S'il refuse, on suppose que son dossier sera rejeté (ce qui relativise l'aspect "consentement").
Quand au rôle du juge (en l'espèce ce sera le Président du Tribunal de Grande Instance de Nantes) il me parrait important puisqu'il apprécira la nécessité de faire procéder à une telle identification.
En d'autre terme, il vérifira s'il y a bien un risque de fraude et que l'administration de demande pas systématiquement ce test aux étrangers.
Comme vous le savez, je n'approuve pas cet amendement (même dans sa nouvelle rédaction).
Je pense que ce texte est la dernière version qui sera adopté. L'ultime espoir réside dans les mains du Conseil constitutionnel.
J'aimerais bien savoir ce qui se passe à l'heure actuelle lorsque c'ets le cas : que les agents des services d'immigration pensent que le document est un faux. Soit ils ont la possibilité de rejeter ce document, et dans ce cas le test est positif (et j'ai entendu parler d'un contentieux sur la contestation des pièces mais je ne sais pas exactement ce qu'il en est). Soit ils ne peuvent pas la rejeter et dans ce cas il s'agit effectivement d'une limitation de l'immigration.
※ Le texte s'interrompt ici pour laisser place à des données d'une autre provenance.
==> src/rtl/stdout_uart_tx.sv <==
// Brainfuck core output stage: captures stdout bytes into a FIFO and
// serialises them as 8N1 UART frames with cts_n flow control.
module stdout_uart_tx #(
  parameter int CLKS_PER_BIT = 104,
  parameter int FIFO_DEPTH   = 16,
  parameter int CNT_WIDTH    = 5
) (
  input  logic                 clk,
  input  logic                 reset,
  input  logic [7:0]           stdout_data,
  input  logic                 stdout_en,
  input  logic                 cts_n,
  output logic                 cpu_en,
  output logic                 tx,
  output logic                 busy,
  output logic                 overflow,
  output logic [CNT_WIDTH-1:0] fifo_count
);

  localparam int PW = $clog2(FIFO_DEPTH);
  localparam int BW = (CLKS_PER_BIT > 2) ? $clog2(CLKS_PER_BIT) : 1;

  typedef enum logic [1:0] {
    IDLE,
    START,
    DATA,
    STOP
  } state_t;

  logic [7:0]           mem [FIFO_DEPTH];
  logic [PW-1:0]        wr_ptr;
  logic [PW-1:0]        rd_ptr;
  logic [CNT_WIDTH-1:0] count;
  logic                 prev_en;
  logic                 capture;
  logic                 full;
  logic                 wr;
  logic                 pop;
  logic                 can_start;
  logic                 last_baud;

  state_t               state;
  state_t               state_n;
  logic [BW-1:0]        baud;
  logic [BW-1:0]        baud_n;
  logic [2:0]           bit_idx;
  logic [2:0]           bit_n;
  logic [7:0]           shreg;
  logic [7:0]           shreg_n;
  logic                 tx_r;
  logic                 tx_n;

  // Only the rising edge counts: a halted core may hold stdout_en high.
  assign capture   = stdout_en && !prev_en;
  assign full      = count == CNT_WIDTH'(FIFO_DEPTH);
  assign wr        = capture && !full;
  assign can_start = (count != '0) && !cts_n;
  assign last_baud = baud == BW'(CLKS_PER_BIT - 1);

  assign cpu_en     = count < CNT_WIDTH'(FIFO_DEPTH - 1);
  assign busy       = (state != IDLE) || (count != '0);
  assign fifo_count = count;
  assign tx         = tx_r;

  always_ff @(posedge clk) begin
    if (wr) mem[wr_ptr] <= stdout_data;
  end

  always_ff @(posedge clk) begin
    if (reset) begin
      prev_en  <= 1'b0;
      overflow <= 1'b0;
      wr_ptr   <= '0;
      rd_ptr   <= '0;
      count    <= '0;
    end else begin
      prev_en <= stdout_en;
      if (capture && full) overflow <= 1'b1;
      if (wr) wr_ptr <= wr_ptr + 1'b1;
      if (pop) rd_ptr <= rd_ptr + 1'b1;
      if (wr && !pop) count <= count + 1'b1;
      else if (pop && !wr) count <= count - 1'b1;
    end
  end

  always_ff @(posedge clk) begin
    if (reset) begin
      state   <= IDLE;
      baud    <= '0;
      bit_idx <= '0;
      shreg   <= '0;
      tx_r    <= 1'b1;
    end else begin
      state   <= state_n;
      baud    <= baud_n;
      bit_idx <= bit_n;
      shreg   <= shreg_n;
      tx_r    <= tx_n;
    end
  end

  always_comb begin
    state_n = state;
    baud_n  = baud + 1'b1;
    bit_n   = bit_idx;
    shreg_n = shreg;
    tx_n    = tx_r;
    pop     = 1'b0;
    unique case (state)
      IDLE: begin
        baud_n = '0;
        tx_n   = 1'b1;
        if (can_start) begin
          pop     = 1'b1;
          shreg_n = mem[rd_ptr];
          tx_n    = 1'b0;
          state_n = START;
        end
      end
      START: begin
        if (last_baud) begin
          baud_n  = '0;
          bit_n   = '0;
          tx_n    = shreg[0];
          state_n = DATA;
        end
      end
      DATA: begin
        if (last_baud) begin
          baud_n = '0;
          if (bit_idx == 3'd7) begin
            tx_n    = 1'b1;
            state_n = STOP;
          end else begin
            shreg_n = shreg >> 1;
            tx_n    = shreg[1];
            bit_n   = bit_idx + 3'd1;
          end
        end
      end
      STOP: begin
        if (last_baud) begin
          baud_n = '0;
          // Chain straight into the next start bit when data is waiting.
          if (can_start) begin
            pop     = 1'b1;
            shreg_n = mem[rd_ptr];
            tx_n    = 1'b0;
            state_n = START;
          end else begin
            state_n = IDLE;
          end
        end
      end
      default: state_n = IDLE;
    endcase
  end

endmodule
==> config.mk <==
export PLATFORM = sky130hd
export DESIGN_NAME = stdout_uart_tx
export DESIGN_NICKNAME = d
export VERILOG_FILES = /design/src/rtl/stdout_uart_tx.sv
export SDC_FILE = /design/constraint.sdc
export NUM_CORES = 1
export LEC_CHECK = 0
export CAP_MARGIN = 20
export CORE_MARGIN = 2
export CORE_UTILIZATION = 30
export DETAILED_ROUTE_END_ITERATION = 7
export GPL_ROUTABILITY_DRIVEN = 1
export GPL_TIMING_DRIVEN = 0
export PLACE_DENSITY = 0.56
export SLEW_MARGIN = 20
export SYNTH_ARGS = -nofsm -noshare
export SYNTH_HDL_FRONTEND = slang
export SYNTH_SLANG_ARGS = --single-unit
==> constraint.sdc <==
create_clock -name clk -period 9.6 [get_ports clk]
set_input_delay 2.88 -clock clk [delete_from_list [all_inputs] [get_ports clk]]
set_output_delay 2.88 -clock clk [all_outputs]
set_load 0.01 [all_outputs]
After elaboration in Yosys (flattened, before gate mapping) --
Memories as Yosys holds them, arrays and structs flattened. A register that Yosys moved wholly into a read port is not among the register bits. Cells that the tools add are included. W data, S select, Z words.
Cells by class: add/subtract/negate cells 6, $mul 0, div/mod/pow operators 0, $lt $le $gt $ge 1, equal/unequal tests 13, shift operators 0, mux-type cells 34, bitwise gates (word level) 0, reduce and logical (&&, ||, !) cells 23
Operators with widths (count):
- $mux W8 | 4
- $pmux W8 S3 | 1
- $ne A2 B2 Y1 const B | 7
- $pmux W7 S2 | 1
- $reduce_and A4 Y1 | 3
- $mux W1 | 11
- $mux W2 | 5
- $mux W5 | 2
- $mux W3 | 3
- $add A4 B1 Y4 const B | 2
- $mux W4 | 2
- $pmux W2 S4 | 1
- $add A7 B1 Y7 const B | 1
- $eq A7 B7 Y1 const B | 1
- $mux W7 | 1
- $logic_and A1 B1 Y1 | 6
- $pmux W3 S2 | 1
- $reduce_bool A2 Y1 | 3
- $add A5 B1 Y5 const B | 1
- $eq A5 B5 Y1 const B | 1
- $logic_not A1 Y1 | 5
- $lt A5 B4 Y1 const B | 1
- $reduce_and A5 Y1 | 1
- $reduce_bool A5 Y1 | 1
- other kinds (11) | 12
Storage, ports and cells: register bits 36, bits in latches 0, bits in writable memories 128, bits in read-only memories 0, input port bits 12, output and inout bits 9, word-level logic and storage cells 88, memories kept 1
Memories:
- mem | depth 16, bits a word 8, read ports 1, clocked after Yosys merged registers in 1, wr ports 1, line 30 | logic [7:0] mem [FIFO_DEPTH];

Longest topological paths before layout --
Gate-level depths: netlist of the first run.
depth in word-level cells 8, mapped depth 13, depth with buffers taken out 13

Worst setup path after synthesis of the first run --
Ideal clock, no wire load.
path type input-to-reg, start input port cts_n, end register count[4], in the netlist fifo_count[4], library setup time 0.121 ns, arrival 5.146 ns, required time 9.479 ns, slack 4.334 ns, cell stages on the path 11, buffers on the path 0, cell sequence a21o_1 -> nor3_1 -> inv_1 -> ha_1 -> inv_1 -> ha_1 -> nor2b_1 -> o21a_1 -> or3_1 -> a21oi_1 -> mux2_2
On the way: cells in the longest elaborated chain, start to end 8, elaborated cells between the ends (all ways) 10, those cells by class 4 x mux; 6 x reduce/logical
RTL lines:
- start, declared | line 12 | input logic cts_n,
- $logic_not A1 Y1 (*) | line 57 | assign can_start = (count != '0) && !cts_n;
- $logic_and A1 B1 Y1 (*) | line 57
- $mux W1 (*) | line 113, 145
- $mux W1 | line 142 | if (last_baud) begin
- $pmux W1 S2 (*) | line 109 | unique case (state)
- $logic_not A1 Y1 | line 81 | if (wr && !pop) count <= count + 1'b1;
- $logic_and A1 B1 Y1 | line 81
- $mux W5 / $reduce_bool A2 Y1 (equally long branches)
- end signal, assigned | line 81
- end signal, assigned | line 82 | else if (pop && !wr) count <= count - 1'b1;
- end, declared | line 33 | logic [CNT_WIDTH-1:0] count;
Mark *: on every way between the ends. The rest lies on a longest branch, timed or not. A chain may end at the register's enable or synchronous reset.

Final worst setup path of the first run --
Same ends and word-level chain as after synthesis.

==> results of run 1 <==
[where the power goes]
part           internal, mW  leakage [nW]  total, mW  switching, mW
Clock                 0.417         0.297      0.717          0.300
Combinational         0.188         0.845      0.407          0.220
Sequential            0.827          1.48      0.862         0.0352
Total                  1.43          2.62       1.99          0.555
[flip-flops by register name, indices dropped and copies added (netlist names), named ones only]
| register | flops |
|---|---|
| state | 2 |
| mem | 128 |
| tx | 1 |
| fifo_count | 5 |
| bit_idx | 3 |
| overflow | 1 |
| prev_en | 1 |
| shreg | 8 |
| baud | 7 |
| wr_ptr | 4 |
| rd_ptr | 4 |
[through the flow]
stage / worst slack, ns / utilization [%] / total power, mW
after floorplan: 4.334 / - / 1.163
after global placement: 3.657 / 32.95 / 1.267
after detailed placement: 3.595 / 33.14 / 1.286
after CTS: 4.023 / 35.85 / 2.001
after global routing: 3.819 / 35.85 / 2.087
final: 4.021 / 35.85 / 1.987
[kinds of logic after synthesis]
kind of cell	after synthesis	synth area share (%)
buffers and inverters	33	2.143
adders and majority gates	19	3.559
xor gates and xnor gates	13	1.652
DFF	168	67.41
and+or+nand+nor	104	7.318
muxes	42	11.95
AOI/OAI and AO/OA	61	5.974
Mais je trouverais ça curieux qu'en cas de faux ou de suspiscion de faux il n'y ait pas la possibilité d'examiner le document et de le rejetter.
A mon avis, actuellement, en cas de suspiscion, le dossier est signalé au Procureur compétent qui décide ou non d'enquêter et de poursuivre.
Si à terme l'étranger est déclaré coupable de faux (ou d'usage de faux), le regroupement familial est remis en question.